What is needed:
Would you restate the data exactly as given?

BEGIN Dataset

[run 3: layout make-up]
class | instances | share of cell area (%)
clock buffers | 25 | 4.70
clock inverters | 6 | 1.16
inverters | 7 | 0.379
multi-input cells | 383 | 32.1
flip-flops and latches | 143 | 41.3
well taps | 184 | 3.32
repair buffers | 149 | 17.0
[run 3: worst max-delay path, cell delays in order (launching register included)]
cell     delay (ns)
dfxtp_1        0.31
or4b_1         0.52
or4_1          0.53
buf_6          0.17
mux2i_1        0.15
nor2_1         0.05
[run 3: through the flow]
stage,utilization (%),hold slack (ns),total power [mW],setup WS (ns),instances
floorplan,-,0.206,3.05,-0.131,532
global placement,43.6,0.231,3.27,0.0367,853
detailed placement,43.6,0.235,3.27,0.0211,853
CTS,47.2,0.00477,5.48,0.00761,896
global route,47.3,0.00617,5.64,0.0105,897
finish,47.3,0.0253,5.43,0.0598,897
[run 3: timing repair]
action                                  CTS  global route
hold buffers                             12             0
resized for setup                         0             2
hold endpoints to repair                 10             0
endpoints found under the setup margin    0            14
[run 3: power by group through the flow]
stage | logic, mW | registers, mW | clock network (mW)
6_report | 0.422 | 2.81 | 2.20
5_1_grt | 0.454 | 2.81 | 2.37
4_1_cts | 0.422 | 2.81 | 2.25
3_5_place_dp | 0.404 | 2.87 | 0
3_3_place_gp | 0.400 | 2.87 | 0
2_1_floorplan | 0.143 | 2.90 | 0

END Dataset

Exercise result:
[run 3: layout make-up]
class | instances | share of cell area (%)
clock buffers | 25 | 4.70
clock inverters | 6 | 1.16
inverters | 7 | 0.379
multi-input cells | 383 | 32.1
flip-flops and latches | 143 | 41.3
well taps | 184 | 3.32
repair buffers | 149 | 17.0
[run 3: worst max-delay path, cell delays in order (launching register included)]
cell     delay (ns)
dfxtp_1        0.31
or4b_1         0.52
or4_1          0.53
buf_6          0.17
mux2i_1        0.15
nor2_1         0.05
[run 3: through the flow]
stage,utilization (%),hold slack (ns),total power [mW],setup WS (ns),instances
floorplan,-,0.206,3.05,-0.131,532
global placement,43.6,0.231,3.27,0.0367,853
detailed placement,43.6,0.235,3.27,0.0211,853
CTS,47.2,0.00477,5.48,0.00761,896
global route,47.3,0.00617,5.64,0.0105,897
finish,47.3,0.0253,5.43,0.0598,897
[run 3: timing repair]
action                                  CTS  global route
hold buffers                             12             0
resized for setup                         0             2
hold endpoints to repair                 10             0
endpoints found under the setup margin    0            14
[run 3: power by group through the flow]
stage | logic, mW | registers, mW | clock network (mW)
6_report | 0.422 | 2.81 | 2.20
5_1_grt | 0.454 | 2.81 | 2.37
4_1_cts | 0.422 | 2.81 | 2.25
3_5_place_dp | 0.404 | 2.87 | 0
3_3_place_gp | 0.400 | 2.87 | 0
2_1_floorplan | 0.143 | 2.90 | 0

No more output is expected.